● What to do
Copy out the entries below exactly as they stand, but only from the line containing "Max-slew violations: 0 (unchanged)" through the line containing "a21oi_1 0.16, buf_4 0.16".

(Supplied information)

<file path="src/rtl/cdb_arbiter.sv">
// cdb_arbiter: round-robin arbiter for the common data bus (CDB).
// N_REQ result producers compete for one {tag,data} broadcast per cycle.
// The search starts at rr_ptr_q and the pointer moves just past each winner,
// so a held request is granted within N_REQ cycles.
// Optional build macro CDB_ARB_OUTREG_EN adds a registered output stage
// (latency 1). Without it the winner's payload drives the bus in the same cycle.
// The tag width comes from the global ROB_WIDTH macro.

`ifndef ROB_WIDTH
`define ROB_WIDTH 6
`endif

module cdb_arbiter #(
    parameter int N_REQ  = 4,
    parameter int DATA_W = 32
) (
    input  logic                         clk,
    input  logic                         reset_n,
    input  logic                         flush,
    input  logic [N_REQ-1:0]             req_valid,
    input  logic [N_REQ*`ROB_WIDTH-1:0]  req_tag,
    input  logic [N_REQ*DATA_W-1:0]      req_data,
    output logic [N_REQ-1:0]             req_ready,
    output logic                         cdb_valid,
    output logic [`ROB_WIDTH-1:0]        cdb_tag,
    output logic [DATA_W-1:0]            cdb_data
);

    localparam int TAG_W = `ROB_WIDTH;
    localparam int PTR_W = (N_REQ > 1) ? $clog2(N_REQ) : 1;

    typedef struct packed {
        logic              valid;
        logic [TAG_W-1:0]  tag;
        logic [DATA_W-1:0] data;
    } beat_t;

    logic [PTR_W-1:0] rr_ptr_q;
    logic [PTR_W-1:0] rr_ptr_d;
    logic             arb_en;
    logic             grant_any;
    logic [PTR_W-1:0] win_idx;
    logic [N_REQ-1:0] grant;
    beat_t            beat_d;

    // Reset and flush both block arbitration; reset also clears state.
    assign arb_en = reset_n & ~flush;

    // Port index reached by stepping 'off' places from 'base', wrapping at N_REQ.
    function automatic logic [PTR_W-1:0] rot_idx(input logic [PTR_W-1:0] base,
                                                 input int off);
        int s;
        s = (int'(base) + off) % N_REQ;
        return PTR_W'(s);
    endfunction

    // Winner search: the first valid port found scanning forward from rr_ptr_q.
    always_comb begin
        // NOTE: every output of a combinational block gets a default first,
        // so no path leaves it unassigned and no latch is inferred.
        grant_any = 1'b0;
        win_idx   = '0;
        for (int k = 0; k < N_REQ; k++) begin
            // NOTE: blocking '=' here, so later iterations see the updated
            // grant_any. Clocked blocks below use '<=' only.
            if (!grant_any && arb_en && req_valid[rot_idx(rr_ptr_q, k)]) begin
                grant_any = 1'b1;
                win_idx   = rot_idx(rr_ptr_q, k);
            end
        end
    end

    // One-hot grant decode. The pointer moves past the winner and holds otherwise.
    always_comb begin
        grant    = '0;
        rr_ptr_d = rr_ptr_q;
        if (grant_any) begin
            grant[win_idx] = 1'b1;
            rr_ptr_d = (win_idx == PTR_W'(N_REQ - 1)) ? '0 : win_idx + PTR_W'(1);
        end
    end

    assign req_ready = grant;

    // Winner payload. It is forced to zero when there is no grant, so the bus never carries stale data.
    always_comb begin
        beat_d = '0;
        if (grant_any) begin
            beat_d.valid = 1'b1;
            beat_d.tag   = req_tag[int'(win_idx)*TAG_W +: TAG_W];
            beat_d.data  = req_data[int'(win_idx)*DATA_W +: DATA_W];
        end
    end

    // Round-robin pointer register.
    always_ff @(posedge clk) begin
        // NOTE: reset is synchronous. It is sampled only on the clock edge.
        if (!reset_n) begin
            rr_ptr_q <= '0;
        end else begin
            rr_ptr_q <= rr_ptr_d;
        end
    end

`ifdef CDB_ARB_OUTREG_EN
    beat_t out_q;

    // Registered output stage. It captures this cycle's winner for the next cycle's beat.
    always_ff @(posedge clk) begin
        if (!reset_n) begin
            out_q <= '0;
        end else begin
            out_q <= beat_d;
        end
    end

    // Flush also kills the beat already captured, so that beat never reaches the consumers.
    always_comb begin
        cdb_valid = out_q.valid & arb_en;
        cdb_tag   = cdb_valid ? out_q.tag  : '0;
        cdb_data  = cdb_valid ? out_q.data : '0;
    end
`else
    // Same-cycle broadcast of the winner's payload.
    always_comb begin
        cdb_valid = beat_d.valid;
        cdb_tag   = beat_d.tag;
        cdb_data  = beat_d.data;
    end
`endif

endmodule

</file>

(End Supplied information)
(Supplied information)

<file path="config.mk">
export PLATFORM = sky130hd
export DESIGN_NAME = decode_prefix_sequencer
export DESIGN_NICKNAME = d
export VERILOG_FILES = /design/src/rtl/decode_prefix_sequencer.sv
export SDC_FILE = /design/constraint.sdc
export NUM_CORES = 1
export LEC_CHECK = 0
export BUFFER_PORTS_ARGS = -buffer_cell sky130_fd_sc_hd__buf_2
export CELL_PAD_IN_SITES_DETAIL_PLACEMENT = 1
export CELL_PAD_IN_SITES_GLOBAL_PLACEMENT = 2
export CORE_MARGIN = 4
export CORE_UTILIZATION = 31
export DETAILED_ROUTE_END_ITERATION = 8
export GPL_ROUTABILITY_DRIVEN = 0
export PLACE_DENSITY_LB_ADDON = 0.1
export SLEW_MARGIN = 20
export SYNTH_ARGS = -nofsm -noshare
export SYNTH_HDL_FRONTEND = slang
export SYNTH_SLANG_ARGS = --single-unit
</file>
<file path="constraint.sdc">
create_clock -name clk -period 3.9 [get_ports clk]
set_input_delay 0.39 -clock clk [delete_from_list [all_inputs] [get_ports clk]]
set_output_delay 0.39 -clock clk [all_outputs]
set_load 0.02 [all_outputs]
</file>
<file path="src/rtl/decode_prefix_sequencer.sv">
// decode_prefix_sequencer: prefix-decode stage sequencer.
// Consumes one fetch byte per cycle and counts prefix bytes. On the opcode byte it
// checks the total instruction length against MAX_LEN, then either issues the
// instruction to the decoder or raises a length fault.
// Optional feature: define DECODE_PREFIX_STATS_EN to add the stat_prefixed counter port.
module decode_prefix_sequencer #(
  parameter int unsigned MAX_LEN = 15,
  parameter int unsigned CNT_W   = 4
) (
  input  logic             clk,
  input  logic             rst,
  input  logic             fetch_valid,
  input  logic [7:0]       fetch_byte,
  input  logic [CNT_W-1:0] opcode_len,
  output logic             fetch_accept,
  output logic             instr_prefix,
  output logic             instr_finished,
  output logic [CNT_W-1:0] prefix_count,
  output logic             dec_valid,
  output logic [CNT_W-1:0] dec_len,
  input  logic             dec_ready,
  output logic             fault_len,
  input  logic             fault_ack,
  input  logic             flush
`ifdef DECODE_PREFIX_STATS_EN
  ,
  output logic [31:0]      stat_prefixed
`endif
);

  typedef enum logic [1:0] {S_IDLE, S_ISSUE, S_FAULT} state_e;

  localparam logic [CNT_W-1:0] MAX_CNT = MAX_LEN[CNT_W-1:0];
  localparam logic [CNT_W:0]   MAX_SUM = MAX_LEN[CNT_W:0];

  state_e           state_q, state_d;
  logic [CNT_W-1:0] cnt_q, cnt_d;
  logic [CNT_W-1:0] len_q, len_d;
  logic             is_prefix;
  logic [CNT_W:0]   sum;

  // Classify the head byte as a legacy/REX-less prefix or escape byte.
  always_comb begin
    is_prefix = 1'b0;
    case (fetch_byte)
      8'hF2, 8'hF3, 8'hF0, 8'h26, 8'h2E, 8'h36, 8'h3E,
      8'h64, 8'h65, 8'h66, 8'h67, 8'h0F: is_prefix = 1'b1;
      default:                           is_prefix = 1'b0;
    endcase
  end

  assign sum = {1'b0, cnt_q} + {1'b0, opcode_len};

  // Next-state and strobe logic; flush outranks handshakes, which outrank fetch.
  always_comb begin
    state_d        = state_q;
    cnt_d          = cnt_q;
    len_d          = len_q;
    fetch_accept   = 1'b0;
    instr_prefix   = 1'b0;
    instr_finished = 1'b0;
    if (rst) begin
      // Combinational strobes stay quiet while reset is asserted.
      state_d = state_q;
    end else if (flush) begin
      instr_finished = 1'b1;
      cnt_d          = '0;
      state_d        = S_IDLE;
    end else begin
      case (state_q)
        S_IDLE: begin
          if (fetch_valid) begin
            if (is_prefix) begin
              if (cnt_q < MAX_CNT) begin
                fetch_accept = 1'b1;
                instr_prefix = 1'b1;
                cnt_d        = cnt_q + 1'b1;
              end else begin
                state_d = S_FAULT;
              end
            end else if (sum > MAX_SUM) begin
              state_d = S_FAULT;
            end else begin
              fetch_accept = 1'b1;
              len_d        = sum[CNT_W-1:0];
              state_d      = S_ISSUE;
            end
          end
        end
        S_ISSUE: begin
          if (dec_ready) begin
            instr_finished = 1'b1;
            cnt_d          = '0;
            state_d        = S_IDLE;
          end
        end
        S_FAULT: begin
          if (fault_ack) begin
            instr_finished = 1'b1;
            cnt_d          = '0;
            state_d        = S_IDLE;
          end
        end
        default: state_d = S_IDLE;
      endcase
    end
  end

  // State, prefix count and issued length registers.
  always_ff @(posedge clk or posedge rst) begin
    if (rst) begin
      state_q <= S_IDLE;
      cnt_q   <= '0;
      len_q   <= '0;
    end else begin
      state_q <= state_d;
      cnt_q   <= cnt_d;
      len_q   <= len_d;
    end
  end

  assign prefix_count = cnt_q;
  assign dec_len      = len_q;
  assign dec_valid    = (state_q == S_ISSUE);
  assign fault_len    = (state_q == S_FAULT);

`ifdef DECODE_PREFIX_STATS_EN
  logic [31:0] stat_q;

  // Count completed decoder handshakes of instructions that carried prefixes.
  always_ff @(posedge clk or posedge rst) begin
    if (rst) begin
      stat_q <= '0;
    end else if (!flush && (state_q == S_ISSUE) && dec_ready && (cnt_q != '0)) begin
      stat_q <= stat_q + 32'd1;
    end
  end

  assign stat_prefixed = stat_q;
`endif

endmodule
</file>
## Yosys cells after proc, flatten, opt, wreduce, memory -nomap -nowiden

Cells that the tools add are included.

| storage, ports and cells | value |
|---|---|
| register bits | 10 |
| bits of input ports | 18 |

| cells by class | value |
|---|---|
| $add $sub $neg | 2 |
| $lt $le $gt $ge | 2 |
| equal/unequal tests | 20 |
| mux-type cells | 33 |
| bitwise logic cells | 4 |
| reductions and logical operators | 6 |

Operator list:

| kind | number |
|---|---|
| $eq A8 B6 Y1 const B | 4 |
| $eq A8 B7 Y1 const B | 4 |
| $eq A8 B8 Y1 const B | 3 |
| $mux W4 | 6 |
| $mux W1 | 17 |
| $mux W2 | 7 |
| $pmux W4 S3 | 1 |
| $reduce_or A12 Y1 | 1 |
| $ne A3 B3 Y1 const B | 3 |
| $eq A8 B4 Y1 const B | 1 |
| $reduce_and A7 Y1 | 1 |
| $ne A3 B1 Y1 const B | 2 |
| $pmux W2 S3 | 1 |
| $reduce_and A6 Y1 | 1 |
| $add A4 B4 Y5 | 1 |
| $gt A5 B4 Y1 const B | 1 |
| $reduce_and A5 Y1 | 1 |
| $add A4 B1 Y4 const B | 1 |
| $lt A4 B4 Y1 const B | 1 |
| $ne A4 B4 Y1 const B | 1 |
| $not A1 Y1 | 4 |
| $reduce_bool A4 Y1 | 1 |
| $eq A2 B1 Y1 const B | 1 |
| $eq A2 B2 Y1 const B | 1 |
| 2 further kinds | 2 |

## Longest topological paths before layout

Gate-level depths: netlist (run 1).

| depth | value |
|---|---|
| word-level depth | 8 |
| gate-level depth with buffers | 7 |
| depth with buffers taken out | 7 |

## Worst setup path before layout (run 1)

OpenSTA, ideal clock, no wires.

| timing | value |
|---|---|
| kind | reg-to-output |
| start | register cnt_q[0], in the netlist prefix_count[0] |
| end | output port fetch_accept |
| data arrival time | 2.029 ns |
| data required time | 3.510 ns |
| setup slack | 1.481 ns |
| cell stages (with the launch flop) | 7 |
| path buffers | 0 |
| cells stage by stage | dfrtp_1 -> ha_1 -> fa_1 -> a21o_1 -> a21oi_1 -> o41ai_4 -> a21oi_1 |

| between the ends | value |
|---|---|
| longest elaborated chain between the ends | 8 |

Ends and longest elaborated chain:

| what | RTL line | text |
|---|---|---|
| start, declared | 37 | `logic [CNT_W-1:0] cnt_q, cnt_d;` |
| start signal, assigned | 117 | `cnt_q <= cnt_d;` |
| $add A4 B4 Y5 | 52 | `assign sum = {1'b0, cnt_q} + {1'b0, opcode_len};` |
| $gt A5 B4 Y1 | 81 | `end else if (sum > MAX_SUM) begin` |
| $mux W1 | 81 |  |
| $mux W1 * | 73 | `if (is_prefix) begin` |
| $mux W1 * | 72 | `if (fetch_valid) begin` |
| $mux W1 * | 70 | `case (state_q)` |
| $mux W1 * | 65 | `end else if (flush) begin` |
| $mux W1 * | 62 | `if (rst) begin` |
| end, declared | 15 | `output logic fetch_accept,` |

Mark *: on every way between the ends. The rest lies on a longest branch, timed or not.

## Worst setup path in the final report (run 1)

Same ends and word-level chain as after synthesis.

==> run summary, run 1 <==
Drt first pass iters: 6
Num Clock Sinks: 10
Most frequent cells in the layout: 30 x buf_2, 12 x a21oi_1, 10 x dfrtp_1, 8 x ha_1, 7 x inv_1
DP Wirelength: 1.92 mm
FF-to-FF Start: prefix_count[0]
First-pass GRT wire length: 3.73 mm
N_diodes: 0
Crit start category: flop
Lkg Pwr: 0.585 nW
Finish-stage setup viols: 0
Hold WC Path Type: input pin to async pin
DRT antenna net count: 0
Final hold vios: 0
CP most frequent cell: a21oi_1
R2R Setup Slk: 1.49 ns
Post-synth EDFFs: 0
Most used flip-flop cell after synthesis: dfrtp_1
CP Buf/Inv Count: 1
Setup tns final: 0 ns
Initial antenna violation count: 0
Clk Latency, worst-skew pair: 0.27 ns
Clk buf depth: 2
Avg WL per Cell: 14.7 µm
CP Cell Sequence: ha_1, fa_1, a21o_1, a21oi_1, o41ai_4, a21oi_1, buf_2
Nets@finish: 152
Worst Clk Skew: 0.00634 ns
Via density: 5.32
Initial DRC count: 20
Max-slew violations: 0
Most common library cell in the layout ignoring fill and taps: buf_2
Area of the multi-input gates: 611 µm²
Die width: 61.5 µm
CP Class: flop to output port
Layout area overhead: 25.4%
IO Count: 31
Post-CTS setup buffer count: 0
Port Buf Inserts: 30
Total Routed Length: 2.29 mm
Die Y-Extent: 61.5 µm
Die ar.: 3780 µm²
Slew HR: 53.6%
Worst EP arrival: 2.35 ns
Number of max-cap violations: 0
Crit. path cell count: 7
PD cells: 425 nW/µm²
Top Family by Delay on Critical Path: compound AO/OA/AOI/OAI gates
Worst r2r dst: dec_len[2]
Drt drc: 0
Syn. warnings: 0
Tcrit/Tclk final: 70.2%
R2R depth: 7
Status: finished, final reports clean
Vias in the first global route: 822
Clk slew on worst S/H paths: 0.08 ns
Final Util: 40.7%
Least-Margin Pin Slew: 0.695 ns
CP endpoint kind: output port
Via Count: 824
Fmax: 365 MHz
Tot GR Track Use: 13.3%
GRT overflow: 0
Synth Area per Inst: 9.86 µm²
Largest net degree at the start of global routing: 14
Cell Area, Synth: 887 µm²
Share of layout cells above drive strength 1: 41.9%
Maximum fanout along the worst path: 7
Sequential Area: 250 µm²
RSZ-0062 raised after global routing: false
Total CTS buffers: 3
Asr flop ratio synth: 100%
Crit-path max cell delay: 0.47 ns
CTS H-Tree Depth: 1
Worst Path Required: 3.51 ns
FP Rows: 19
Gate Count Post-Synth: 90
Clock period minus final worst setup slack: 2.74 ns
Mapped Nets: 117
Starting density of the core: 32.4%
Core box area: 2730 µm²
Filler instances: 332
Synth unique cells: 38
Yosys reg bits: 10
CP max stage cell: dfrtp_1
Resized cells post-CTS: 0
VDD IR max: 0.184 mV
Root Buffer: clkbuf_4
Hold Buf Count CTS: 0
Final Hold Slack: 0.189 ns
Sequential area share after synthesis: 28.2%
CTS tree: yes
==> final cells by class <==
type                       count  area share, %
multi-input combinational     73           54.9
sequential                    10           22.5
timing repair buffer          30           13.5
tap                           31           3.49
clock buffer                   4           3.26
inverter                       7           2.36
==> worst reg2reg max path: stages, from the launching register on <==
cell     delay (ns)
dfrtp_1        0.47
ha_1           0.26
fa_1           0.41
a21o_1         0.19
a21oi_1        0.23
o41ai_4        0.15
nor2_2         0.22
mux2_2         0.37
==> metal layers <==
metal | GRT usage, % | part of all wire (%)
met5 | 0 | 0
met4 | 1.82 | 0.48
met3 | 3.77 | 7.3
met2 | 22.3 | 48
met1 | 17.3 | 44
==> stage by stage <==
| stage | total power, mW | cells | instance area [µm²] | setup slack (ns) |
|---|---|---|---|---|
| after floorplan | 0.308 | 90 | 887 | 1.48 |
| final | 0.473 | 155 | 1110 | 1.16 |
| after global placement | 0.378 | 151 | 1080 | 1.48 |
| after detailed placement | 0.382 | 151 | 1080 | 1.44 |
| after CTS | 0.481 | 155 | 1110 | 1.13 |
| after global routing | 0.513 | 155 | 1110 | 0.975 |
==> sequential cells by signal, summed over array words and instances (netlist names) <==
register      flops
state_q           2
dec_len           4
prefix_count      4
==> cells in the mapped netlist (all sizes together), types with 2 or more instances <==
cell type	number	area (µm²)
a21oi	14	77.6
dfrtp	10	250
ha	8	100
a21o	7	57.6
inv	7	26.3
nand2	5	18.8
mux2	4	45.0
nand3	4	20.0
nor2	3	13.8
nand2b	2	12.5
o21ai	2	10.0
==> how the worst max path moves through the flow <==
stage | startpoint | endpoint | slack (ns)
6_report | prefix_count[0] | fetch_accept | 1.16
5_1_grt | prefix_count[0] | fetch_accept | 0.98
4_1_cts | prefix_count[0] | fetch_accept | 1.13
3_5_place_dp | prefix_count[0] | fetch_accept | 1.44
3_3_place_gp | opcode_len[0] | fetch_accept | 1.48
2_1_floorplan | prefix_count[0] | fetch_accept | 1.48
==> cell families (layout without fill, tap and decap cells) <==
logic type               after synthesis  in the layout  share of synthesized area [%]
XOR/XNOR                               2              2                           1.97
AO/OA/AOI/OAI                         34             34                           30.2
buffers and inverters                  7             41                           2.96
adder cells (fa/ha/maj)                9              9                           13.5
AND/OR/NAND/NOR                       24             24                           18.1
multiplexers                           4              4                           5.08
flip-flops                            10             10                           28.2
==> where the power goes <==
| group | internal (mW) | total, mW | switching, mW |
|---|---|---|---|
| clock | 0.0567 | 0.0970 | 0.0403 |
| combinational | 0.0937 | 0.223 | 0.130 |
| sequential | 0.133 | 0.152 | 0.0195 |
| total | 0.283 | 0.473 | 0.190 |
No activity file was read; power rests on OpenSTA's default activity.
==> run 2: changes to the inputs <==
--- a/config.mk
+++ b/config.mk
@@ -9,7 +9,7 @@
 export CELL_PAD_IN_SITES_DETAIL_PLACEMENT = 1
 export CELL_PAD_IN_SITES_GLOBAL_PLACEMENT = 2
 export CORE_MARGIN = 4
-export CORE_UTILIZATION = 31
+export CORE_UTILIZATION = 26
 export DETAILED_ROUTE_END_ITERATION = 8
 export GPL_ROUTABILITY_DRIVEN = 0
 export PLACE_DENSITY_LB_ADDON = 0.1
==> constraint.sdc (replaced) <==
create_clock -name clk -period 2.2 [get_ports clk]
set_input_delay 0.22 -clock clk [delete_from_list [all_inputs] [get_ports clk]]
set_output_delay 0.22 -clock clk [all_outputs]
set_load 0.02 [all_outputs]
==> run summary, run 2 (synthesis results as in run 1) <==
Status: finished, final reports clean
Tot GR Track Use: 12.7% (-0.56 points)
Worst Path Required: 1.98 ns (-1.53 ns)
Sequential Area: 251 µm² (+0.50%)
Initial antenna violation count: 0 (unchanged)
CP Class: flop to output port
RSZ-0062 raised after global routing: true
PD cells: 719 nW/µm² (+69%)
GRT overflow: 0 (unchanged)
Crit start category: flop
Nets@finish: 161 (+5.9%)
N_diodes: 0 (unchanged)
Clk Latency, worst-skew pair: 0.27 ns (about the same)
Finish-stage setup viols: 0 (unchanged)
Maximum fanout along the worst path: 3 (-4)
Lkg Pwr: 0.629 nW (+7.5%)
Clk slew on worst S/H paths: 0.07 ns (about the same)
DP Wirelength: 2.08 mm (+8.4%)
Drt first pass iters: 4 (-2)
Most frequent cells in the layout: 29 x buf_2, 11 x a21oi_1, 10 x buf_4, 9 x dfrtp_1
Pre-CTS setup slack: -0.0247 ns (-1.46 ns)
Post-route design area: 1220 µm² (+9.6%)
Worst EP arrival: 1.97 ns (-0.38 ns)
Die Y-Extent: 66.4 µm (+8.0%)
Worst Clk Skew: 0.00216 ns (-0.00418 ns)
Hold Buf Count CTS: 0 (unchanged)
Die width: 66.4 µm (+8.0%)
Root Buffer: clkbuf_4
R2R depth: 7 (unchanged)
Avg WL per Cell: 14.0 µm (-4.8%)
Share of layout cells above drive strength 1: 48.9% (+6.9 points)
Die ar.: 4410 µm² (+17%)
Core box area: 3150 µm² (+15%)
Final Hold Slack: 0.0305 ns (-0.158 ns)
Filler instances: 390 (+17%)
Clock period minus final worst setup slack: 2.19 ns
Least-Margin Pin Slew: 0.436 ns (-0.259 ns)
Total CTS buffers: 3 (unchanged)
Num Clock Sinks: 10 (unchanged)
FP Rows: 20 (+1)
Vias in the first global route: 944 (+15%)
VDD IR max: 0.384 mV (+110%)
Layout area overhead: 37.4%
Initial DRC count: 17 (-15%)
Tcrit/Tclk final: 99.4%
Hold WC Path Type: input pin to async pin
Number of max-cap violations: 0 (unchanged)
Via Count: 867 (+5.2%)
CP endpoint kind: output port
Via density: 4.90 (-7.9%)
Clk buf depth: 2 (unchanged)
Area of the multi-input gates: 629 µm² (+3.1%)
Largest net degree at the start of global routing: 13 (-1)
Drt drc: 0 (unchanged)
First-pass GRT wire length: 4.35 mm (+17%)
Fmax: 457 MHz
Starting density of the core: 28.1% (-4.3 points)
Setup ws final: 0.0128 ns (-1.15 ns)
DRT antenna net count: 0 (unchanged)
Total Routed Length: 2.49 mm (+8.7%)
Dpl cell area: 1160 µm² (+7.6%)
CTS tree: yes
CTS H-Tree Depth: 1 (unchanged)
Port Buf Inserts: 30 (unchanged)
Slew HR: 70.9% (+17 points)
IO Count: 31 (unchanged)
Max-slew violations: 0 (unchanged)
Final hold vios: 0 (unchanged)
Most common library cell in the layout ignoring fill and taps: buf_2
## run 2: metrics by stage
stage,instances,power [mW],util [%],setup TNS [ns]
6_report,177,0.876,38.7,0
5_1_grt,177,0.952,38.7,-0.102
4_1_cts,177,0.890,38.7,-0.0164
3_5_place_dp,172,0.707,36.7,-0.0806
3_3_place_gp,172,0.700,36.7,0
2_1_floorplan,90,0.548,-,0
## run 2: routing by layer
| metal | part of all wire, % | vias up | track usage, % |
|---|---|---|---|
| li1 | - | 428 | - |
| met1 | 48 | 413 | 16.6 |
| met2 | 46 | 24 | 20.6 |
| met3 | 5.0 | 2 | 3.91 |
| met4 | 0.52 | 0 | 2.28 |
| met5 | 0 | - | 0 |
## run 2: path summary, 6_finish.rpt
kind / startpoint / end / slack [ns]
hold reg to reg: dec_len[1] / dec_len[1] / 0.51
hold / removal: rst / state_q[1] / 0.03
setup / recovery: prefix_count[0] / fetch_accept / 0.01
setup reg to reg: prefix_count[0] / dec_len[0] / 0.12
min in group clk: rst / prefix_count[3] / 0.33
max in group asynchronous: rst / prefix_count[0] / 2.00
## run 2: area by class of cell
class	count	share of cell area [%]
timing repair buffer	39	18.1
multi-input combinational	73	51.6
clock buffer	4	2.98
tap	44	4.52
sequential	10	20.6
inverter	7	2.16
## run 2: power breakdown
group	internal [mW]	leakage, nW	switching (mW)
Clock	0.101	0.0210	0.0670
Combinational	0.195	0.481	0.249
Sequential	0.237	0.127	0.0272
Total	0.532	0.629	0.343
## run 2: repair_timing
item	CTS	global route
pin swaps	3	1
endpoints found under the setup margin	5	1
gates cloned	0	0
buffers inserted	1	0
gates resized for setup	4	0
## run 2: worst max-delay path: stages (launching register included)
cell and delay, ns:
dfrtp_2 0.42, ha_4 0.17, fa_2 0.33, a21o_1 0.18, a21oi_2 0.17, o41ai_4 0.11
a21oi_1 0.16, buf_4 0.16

(End Supplied information)

● Response box
Max-slew violations: 0 (unchanged)
Final hold vios: 0 (unchanged)
Most common library cell in the layout ignoring fill and taps: buf_2
## run 2: metrics by stage
stage,instances,power [mW],util [%],setup TNS [ns]
6_report,177,0.876,38.7,0
5_1_grt,177,0.952,38.7,-0.102
4_1_cts,177,0.890,38.7,-0.0164
3_5_place_dp,172,0.707,36.7,-0.0806
3_3_place_gp,172,0.700,36.7,0
2_1_floorplan,90,0.548,-,0
## run 2: routing by layer
| metal | part of all wire, % | vias up | track usage, % |
|---|---|---|---|
| li1 | - | 428 | - |
| met1 | 48 | 413 | 16.6 |
| met2 | 46 | 24 | 20.6 |
| met3 | 5.0 | 2 | 3.91 |
| met4 | 0.52 | 0 | 2.28 |
| met5 | 0 | - | 0 |
## run 2: path summary, 6_finish.rpt
kind / startpoint / end / slack [ns]
hold reg to reg: dec_len[1] / dec_len[1] / 0.51
hold / removal: rst / state_q[1] / 0.03
setup / recovery: prefix_count[0] / fetch_accept / 0.01
setup reg to reg: prefix_count[0] / dec_len[0] / 0.12
min in group clk: rst / prefix_count[3] / 0.33
max in group asynchronous: rst / prefix_count[0] / 2.00
## run 2: area by class of cell
class	count	share of cell area [%]
timing repair buffer	39	18.1
multi-input combinational	73	51.6
clock buffer	4	2.98
tap	44	4.52
sequential	10	20.6
inverter	7	2.16
## run 2: power breakdown
group	internal [mW]	leakage, nW	switching (mW)
Clock	0.101	0.0210	0.0670
Combinational	0.195	0.481	0.249
Sequential	0.237	0.127	0.0272
Total	0.532	0.629	0.343
## run 2: repair_timing
item	CTS	global route
pin swaps	3	1
endpoints found under the setup margin	5	1
gates cloned	0	0
buffers inserted	1	0
gates resized for setup	4	0
## run 2: worst max-delay path: stages (launching register included)
cell and delay, ns:
dfrtp_2 0.42, ha_4 0.17, fa_2 0.33, a21o_1 0.18, a21oi_2 0.17, o41ai_4 0.11
a21oi_1 0.16, buf_4 0.16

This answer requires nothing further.